◆ **Data extracts**
★ ★ ★ ★ ★
===== config.mk =====
export PLATFORM = sky130hd
export DESIGN_NAME = chs_slot_scheduler
export DESIGN_NICKNAME = d
export VERILOG_FILES = /design/src/rtl/chs_slot_scheduler.sv
export SDC_FILE = /design/constraint.sdc
export NUM_CORES = 1
export LEC_CHECK = 0
export BUFFER_PORTS_ARGS = -buffer_cell sky130_fd_sc_hd__clkbuf_2
export CAP_MARGIN = 25
export CELL_PAD_IN_SITES_DETAIL_PLACEMENT = 0
export CELL_PAD_IN_SITES_GLOBAL_PLACEMENT = 1
export CORE_UTILIZATION = 46
export CTS_CLUSTER_SIZE = 12
export DETAILED_ROUTE_END_ITERATION = 10
export GPL_TIMING_DRIVEN = 0
export PLACE_DENSITY = 0.91
export SYNTH_ARGS = -nofsm -noshare
export SYNTH_HDL_FRONTEND = slang
export SYNTH_SLANG_ARGS = --single-unit
export TNS_END_PERCENT = 20

===== constraint.sdc =====
create_clock -name clk -period 3.55 [get_ports clk]
set_clock_uncertainty 0.05 [all_clocks]
set_input_delay 0.71 -clock clk [delete_from_list [all_inputs] [get_ports clk]]
set_output_delay 0.71 -clock clk [all_outputs]
set_load 0.02 [all_outputs]

===== src/rtl/chs_slot_scheduler.sv =====
// Round-robin time-slice scheduler sharing one mode/power decoder across NCH channel configs.
// Latency: chs_valid 2 cycles after enable (IDLE->LOAD->RUN); slot = DWELL+2 cycles, over-limit slot = 2.
// Backpressure: none; config writes are always accepted (cfg_ack next cycle). Option: CHS_SKIP_IDLE_EN.
module chs_slot_scheduler #(
   parameter int NCH   = 4,
   parameter int DWELL = 16
) (
   input  logic                    clk,
   input  logic                    rst_n,
   input  logic                    en,
   input  logic                    cfg_wr,
   input  logic [$clog2(NCH)-1:0]  cfg_ch,
   input  logic [7:0]              cfg_data,
   output logic                    cfg_ack,
   input  logic [3:0]              pwr_limit,
   input  logic [3:0]              chs_power,
   input  logic                    chs_mode,
   output logic [7:0]              chs_conf,
   output logic [$clog2(NCH)-1:0]  chs_sel,
   output logic                    chs_valid,
   output logic                    mode_q,
   output logic [NCH-1:0]          ovl
);
   localparam int SW = $clog2(NCH);

   typedef enum logic [1:0] {IDLE, LOAD, RUN, SWITCH} state_t;

   state_t          state;
   logic [7:0]      cnt;
   logic [7:0]      cfg [NCH];
   logic [SW-1:0]   nxt_sel;
   logic            nxt_found;
`ifdef CHS_SKIP_IDLE_EN
   logic [SW-1:0]   cand;
   logic            any_cfg;
`endif

   always_ff @(posedge clk or negedge rst_n) begin
      if (!rst_n) begin
         for (int i = 0; i < NCH; i++) cfg[i] <= '0;
      end else if (cfg_wr) begin
         cfg[cfg_ch] <= cfg_data;
      end
   end

   // Next channel to visit; with skipping, the nearest nonzero config upward (wrapping onto itself last).
   always_comb begin
      nxt_sel   = chs_sel + 1'b1;
      nxt_found = 1'b1;
`ifdef CHS_SKIP_IDLE_EN
      cand      = '0;
      any_cfg   = 1'b0;
      nxt_found = 1'b0;
      for (int i = NCH; i >= 1; i--) begin
         cand = chs_sel + SW'(i);
         if (cfg[cand] != 8'd0) begin
            nxt_sel   = cand;
            nxt_found = 1'b1;
         end
      end
      for (int i = 0; i < NCH; i++) begin
         if (cfg[i] != 8'd0) any_cfg = 1'b1;
      end
`endif
   end

   always_ff @(posedge clk or negedge rst_n) begin
      if (!rst_n) begin
         state     <= IDLE;
         cnt       <= '0;
         chs_conf  <= '0;
         chs_sel   <= '0;
         chs_valid <= 1'b0;
         mode_q    <= 1'b0;
         ovl       <= '0;
         cfg_ack   <= 1'b0;
      end else begin
         cfg_ack <= cfg_wr;
         if (!en) begin
            state     <= IDLE;
            chs_conf  <= '0;
            chs_valid <= 1'b0;
         end else begin
            case (state)
               IDLE: begin
`ifdef CHS_SKIP_IDLE_EN
                  if (any_cfg) begin
                     state    <= LOAD;
                     chs_conf <= cfg[chs_sel];
                  end
`else
                  state    <= LOAD;
                  chs_conf <= cfg[chs_sel];
`endif
               end
               LOAD: begin
                  if (chs_power > pwr_limit) begin
                     ovl[chs_sel] <= 1'b1;
                     state        <= SWITCH;
                  end else begin
                     mode_q    <= chs_mode;
                     cnt       <= 8'(DWELL - 1);
                     chs_valid <= 1'b1;
                     state     <= RUN;
                  end
               end
               RUN: begin
                  if (cnt == 8'd0) begin
                     chs_valid <= 1'b0;
                     state     <= SWITCH;
                  end else begin
                     cnt <= cnt - 1'b1;
                  end
               end
               SWITCH: begin
                  if (nxt_found) begin
                     chs_sel  <= nxt_sel;
                     chs_conf <= cfg[nxt_sel];
                     state    <= LOAD;
                  end else begin
                     chs_conf <= '0;
                     state    <= IDLE;
                  end
               end
               default: state <= IDLE;
            endcase
         end
         // A rewrite clears the sticky flag even if the same edge would have set it.
         if (cfg_wr) ovl[cfg_ch] <= 1'b0;
      end
   end

endmodule


# Word-level counts from Yosys, hierarchy flattened
# Index checks and enable logic that the tools add are counted.
[classes]
addsub = 2
order_cmp = 9
eq_ne = 9
mux = 30
bitwise_logic = 7
n_reduce_logical = 11
[op_table]
columns = ["cell", "n"]
rows = [
  ["$mux W8", 8],
  ["$bmux W8 S2", 2],
  ["$bwmux W32", 1],
  ["$pmux W8 S2", 2],
  ["$demux W8 S2", 1],
  ["$mux W4", 4],
  ["$ge A3 B3 Y1 const B", 3],
  ["$not A2 Y3", 3],
  ["$logic_not A8 Y1", 1],
  ["$sub A8 B1 Y8 const B", 1],
  ["$lt A2 B3 Y1 const B", 2],
  ["$mux W1", 6],
  ["$ne A3 B1 Y1 const B", 2],
  ["$ne A3 B3 Y1 const B", 2],
  ["$pmux W2 S3", 1],
  ["$reduce_and A3 Y1", 2],
  ["$and A4 B4 Y4", 1],
  ["$demux W1 S2", 2],
  ["$eq A2 B2 Y1 const B", 2],
  ["$ge A2 B1 Y1 const B", 2],
  ["$gt A4 B4 Y1", 1],
  ["$mux W2", 2],
  ["$ne A2 B2 Y1 const B", 2],
  ["$not A4 Y4", 1],
  ["12 further kinds", 14],
]
[totals]
ff_bits = 59
inputBits = 23
output_inout_bits = 17
word_cells = 80

# Longest topological paths before layout
[depth]
word_depth = 10
ltp_mapped = 8
ltp_nobuf = 7

# Least setup slack after synthesis
# Ideal clock, no wire load.
[synth_path]
path_type = "register to register"
startpoint = "register chs_sel[0]"
endpoint = "register chs_conf[6]"
setup_time_ps = 136
arrival_time_ps = 2532
required_ps = 3364
setup_slack_ps = 832
stages_incl_launch_ff = 9
path_buffers = 3
period_less_slack_ps = 2718
cell_sequence = "dfrtp_1 clkbuf_1 clkbuf_1 inv_1 ha_1 buf_1 mux4_2 o21ai_0 a21oi_1"
[synth_via]
elab_chain_cells = 7
word_cells_on_any_way = 11
classes_between = "add/sub: 1; mux: 8; bitwise: 2"
[synth_rtl]
columns = ["element", "line_no", "rtl"]
rows = [
  ["from (decl)", "19", "output logic [$clog2(NCH)-1:0] chs_sel,"],
  ["from (signal assigned)", "117", "chs_sel <= nxt_sel;"],
  ["$add A2 B1 Y2", "48", "nxt_sel = chs_sel + 1'b1;"],
  ["named net nxt_sel[0]", "31", "logic [SW-1:0] nxt_sel;"],
  ["$not A2 Y3 (implied by the code)", "118", "chs_conf <= cfg[nxt_sel];"],
  ["$bmux W8 S2", "118", ""],
  ["$mux W8 (implied by the code) (2 in series)", "118", ""],
  ["$pmux W8 S2", "84", "case (state)"],
  ["$mux W8", "79", "if (!en) begin"],
  ["to (signal assigned)", "93", "chs_conf <= cfg[chs_sel];"],
  ["to (signal assigned)", "118", ""],
  ["to (decl)", "18", "output logic [7:0] chs_conf,"],
]
# The timed path passes the listed nets, and every way through them passes these cells. The select of a mux whose other input is x is not followed.
# A chain may end at the register's enable or synchronous reset.

# Final worst setup path
[layout_path]
startpoint = "register chs_sel[0]"
endpoint = "register chs_conf[7]"
# The elaborated chain is that of the path after synthesis.

==> impl_results.md <==
* Status: complete, but fails checks
* Failing checks: design-rule violations
* Vias per cell at 5.75
* Pwr dens at 715 mW/mm2
* Finish-stage setup viols at 0
* Number of H-tree levels at 3
* Global-route wire length before repair at 11800 um
* CP delay by family, top: buffers and inverters
* RSZ-0062 raised after global routing: false
* Crit-path slowest cell: clkbuf_1
* Share of cells above drive strength 1 at 28.2%
* ANT cells at 0
* Least-Margin Pin Slew at 0.885 ns
* Cell breakdown of the critical path: clkbuf_2 > clkbuf_1 > inv_1 > ha_1 > buf_1 > mux4_2 > o21ai_0 > a21oi_1
* Wire length per cell at 16.9 um
* Yosys reg bits at 59
* Total GRT Usage at 22.1%
* # rows at 29
* Via Count at 2359
* Ys Warns at 0
* Req. time, crit path at 3.70 ns
* Final WL at 6930 um
* DRT antenna net count at 0
* Most common flop cell mapped by yosys: dfrtp_1
* Sink Count at 59
* CTS tree: yes
* Mean Syn Cell Area at 11.2 um2
* GPL Wtd Cong at 0.793
* I/O Pins at 40
* Post-synth ARST share at 100%
* Reg2Reg Launch Point: chs_sel[0]$_DFFE_PN0P_
* Pin count of the biggest net entering global routing at 60
* HP Class: input port to asynchronous set/reset pin
* Die extent in x at 84.2 um
* VDD IR max at 0.411 mV
* Core footprint at 0.00642 mm2
* CP bufs+invs at 4
* Pwr Total at 2.58 mW
* Synth-to-Final Area Change at 16.0%
* Worst Path Max Fanout at 10
* Port bufs at 39
* Setup CP Type: register to register
* Die Y at 84.2 um
* Reg2Reg Setup Slack at 0.44 ns
* Nets at 365
* Period utilization at 87.6%
* CP endpoint kind: register
* Gate Count Post-Synth at 278
* Non-filler cells, final at 410
* CP startpoint kind: register
* R2r worst-path depth at 8
* Post-Synthesis Cell Area at 0.00311 mm2
* # DRC at 6
* Initial DRC count at 115
* CTS Buffer Depth at 2
* Wl on met1 at 2910 um
* DR top layer: met4
* Minimum clock period at 3.11 ns
* Post-synth EDFFs at 0
* Die area at 0.00708 mm2
* Sequential area share after synthesis at 47.5%
* Met3 Wirelength at 334 um
* Initial Utilization at 48.4%
* Clock Latency Late Sink at 0.34 ns
* Final hold vios at 0
* Leak at 1.73 nW
* TritonCTS buffer count at 9
* Met2 WL at 3590 um
* CP max stage delay at 0.57 ns
* Total grt overflow at 0
* Vias in the first global route at 2412
* End of the worst register-to-register path: chs_conf[7]$_DFFE_PN0P_
* # Post-CTS Setup Buffers at 0
* Max_cap viols at 0
* Final WS setup at 0.439 ns
* Pre-antenna DRT Iters at 7
* Clk root buf: clkbuf_8
* Post-DP HPWL at 4630 um
* Fillers at 547
* Arrival time worst endpoint at 3.26 ns
* Syn Nets at 315
* Antenna violations before repair at 0
* Library cells used by synthesis at 41
* Placed insts at 394
* Clock slew at reported path FFs at 0.07 ns
* Post-placement setup slack at 0.155 ns
* Setup TNS at 0 ns
* Slew HR at 40.7%
* Fin. max-slew vios at 0
* Peak Freq at 321 MHz
==> sequential cells by signal, summed over array words and instances (netlist names) <==
signal and cells:
mode_q 1, cnt 8, cfg 32, state 2, chs_sel 2, cfg_ack 1, chs_valid 1, ovl 4
chs_conf 8
==> layout make-up <==
class / count / area (um2) / share of cell area, %
buffer: 10 / 42.5 / 1.18
clock buffer: 10 / 138 / 3.82
clock inverter: 6 / 65.1 / 1.81
inverter: 17 / 63.8 / 1.77
multi-input combinational: 192 / 1520 / 42.3
sequential: 59 / 1480 / 41.0
tap: 77 / 96.3 / 2.67
timing repair buffer: 39 / 198 / 5.49
==> logic make-up (layout without fill, tap and decap cells) <==
kind of cell	count (synthesis)	after routing	synth area share, %
flops	59	59	47.5
buf+inv	27	82	3.38
mux	43	43	21.0
xor+xnor	1	1	0.282
compound gates	45	45	9.15
simple gates	89	89	13.0
fa+ha+maj	14	14	5.64
==> per-layer routing <==
metal,GRT usage (%),up-vias
li1,-,1098
met1,26.6,1193
met2,37.6,61
met3,5.70,7
met4,9.72,0
met5,0,-
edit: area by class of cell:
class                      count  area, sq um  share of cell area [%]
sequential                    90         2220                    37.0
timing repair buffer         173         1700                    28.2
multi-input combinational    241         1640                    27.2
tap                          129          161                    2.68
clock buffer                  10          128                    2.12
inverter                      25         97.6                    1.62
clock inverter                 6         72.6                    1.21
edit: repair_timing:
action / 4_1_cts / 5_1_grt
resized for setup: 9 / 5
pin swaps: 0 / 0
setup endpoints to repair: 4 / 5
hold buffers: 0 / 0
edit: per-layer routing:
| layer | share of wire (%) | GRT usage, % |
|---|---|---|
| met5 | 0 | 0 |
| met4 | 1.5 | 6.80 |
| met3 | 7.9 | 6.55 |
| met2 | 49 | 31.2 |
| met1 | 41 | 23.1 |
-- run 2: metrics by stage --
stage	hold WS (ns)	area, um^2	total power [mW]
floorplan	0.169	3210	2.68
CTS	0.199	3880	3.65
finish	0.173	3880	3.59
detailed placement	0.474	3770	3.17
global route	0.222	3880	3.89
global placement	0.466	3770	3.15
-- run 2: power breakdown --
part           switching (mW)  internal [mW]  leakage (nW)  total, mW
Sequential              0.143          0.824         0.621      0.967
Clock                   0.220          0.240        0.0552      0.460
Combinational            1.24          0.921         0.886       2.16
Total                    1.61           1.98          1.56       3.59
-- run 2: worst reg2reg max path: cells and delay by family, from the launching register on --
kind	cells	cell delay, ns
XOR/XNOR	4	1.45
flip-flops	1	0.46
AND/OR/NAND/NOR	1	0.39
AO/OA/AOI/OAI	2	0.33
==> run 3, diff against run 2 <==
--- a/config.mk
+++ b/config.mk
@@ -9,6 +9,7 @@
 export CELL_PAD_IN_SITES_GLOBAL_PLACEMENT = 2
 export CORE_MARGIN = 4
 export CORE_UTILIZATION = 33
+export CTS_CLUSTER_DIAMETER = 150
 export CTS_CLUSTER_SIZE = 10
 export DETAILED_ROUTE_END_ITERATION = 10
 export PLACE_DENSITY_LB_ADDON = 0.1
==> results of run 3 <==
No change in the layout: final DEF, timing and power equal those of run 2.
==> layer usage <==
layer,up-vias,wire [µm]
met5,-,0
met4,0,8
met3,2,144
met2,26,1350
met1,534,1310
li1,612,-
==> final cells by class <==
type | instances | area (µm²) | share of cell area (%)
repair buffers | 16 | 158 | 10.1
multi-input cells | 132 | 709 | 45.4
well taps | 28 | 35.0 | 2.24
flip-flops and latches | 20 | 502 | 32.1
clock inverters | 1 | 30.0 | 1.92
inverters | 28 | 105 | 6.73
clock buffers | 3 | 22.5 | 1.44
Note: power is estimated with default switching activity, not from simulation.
$ cat config.mk
export PLATFORM = sky130hd
export DESIGN_NAME = int_top_buff_rx
export DESIGN_NICKNAME = d
export VERILOG_FILES = /design/src/rtl/int_top_buff_rx.sv
export SDC_FILE = /design/constraint.sdc
export NUM_CORES = 1
export LEC_CHECK = 0
export CAP_MARGIN = 25
export CORE_ASPECT_RATIO = 0.8
export CORE_UTILIZATION = 45
export CTS_BUF_LIST = sky130_fd_sc_hd__clkbuf_2
export DETAILED_ROUTE_END_ITERATION = 8
export PLACE_DENSITY = 0.7
export SLEW_MARGIN = 20
export SYNTH_ARGS = -nofsm -noshare
export SYNTH_HDL_FRONTEND = slang
export SYNTH_SLANG_ARGS = --single-unit
$ cat constraint.sdc
create_clock -name clk -period 7 [get_ports clk]
set_clock_uncertainty 0.2 [all_clocks]
set_input_delay 1.4 -clock clk [delete_from_list [all_inputs] [get_ports clk]]
set_output_delay 1.4 -clock clk [all_outputs]
set_load 0.1 [all_outputs]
★ ★ ★ ★ ★
Transcribe, exactly and without additions, the lines of the records above, beginning with the line that contains "run 3, diff" and ending with the line that contains "export CTS_CLUSTER_SIZE = 10", both included.

◆ **Written reply**
==> run 3, diff against run 2 <==
--- a/config.mk
+++ b/config.mk
@@ -9,6 +9,7 @@
 export CELL_PAD_IN_SITES_GLOBAL_PLACEMENT = 2
 export CORE_MARGIN = 4
 export CORE_UTILIZATION = 33
+export CTS_CLUSTER_DIAMETER = 150
 export CTS_CLUSTER_SIZE = 10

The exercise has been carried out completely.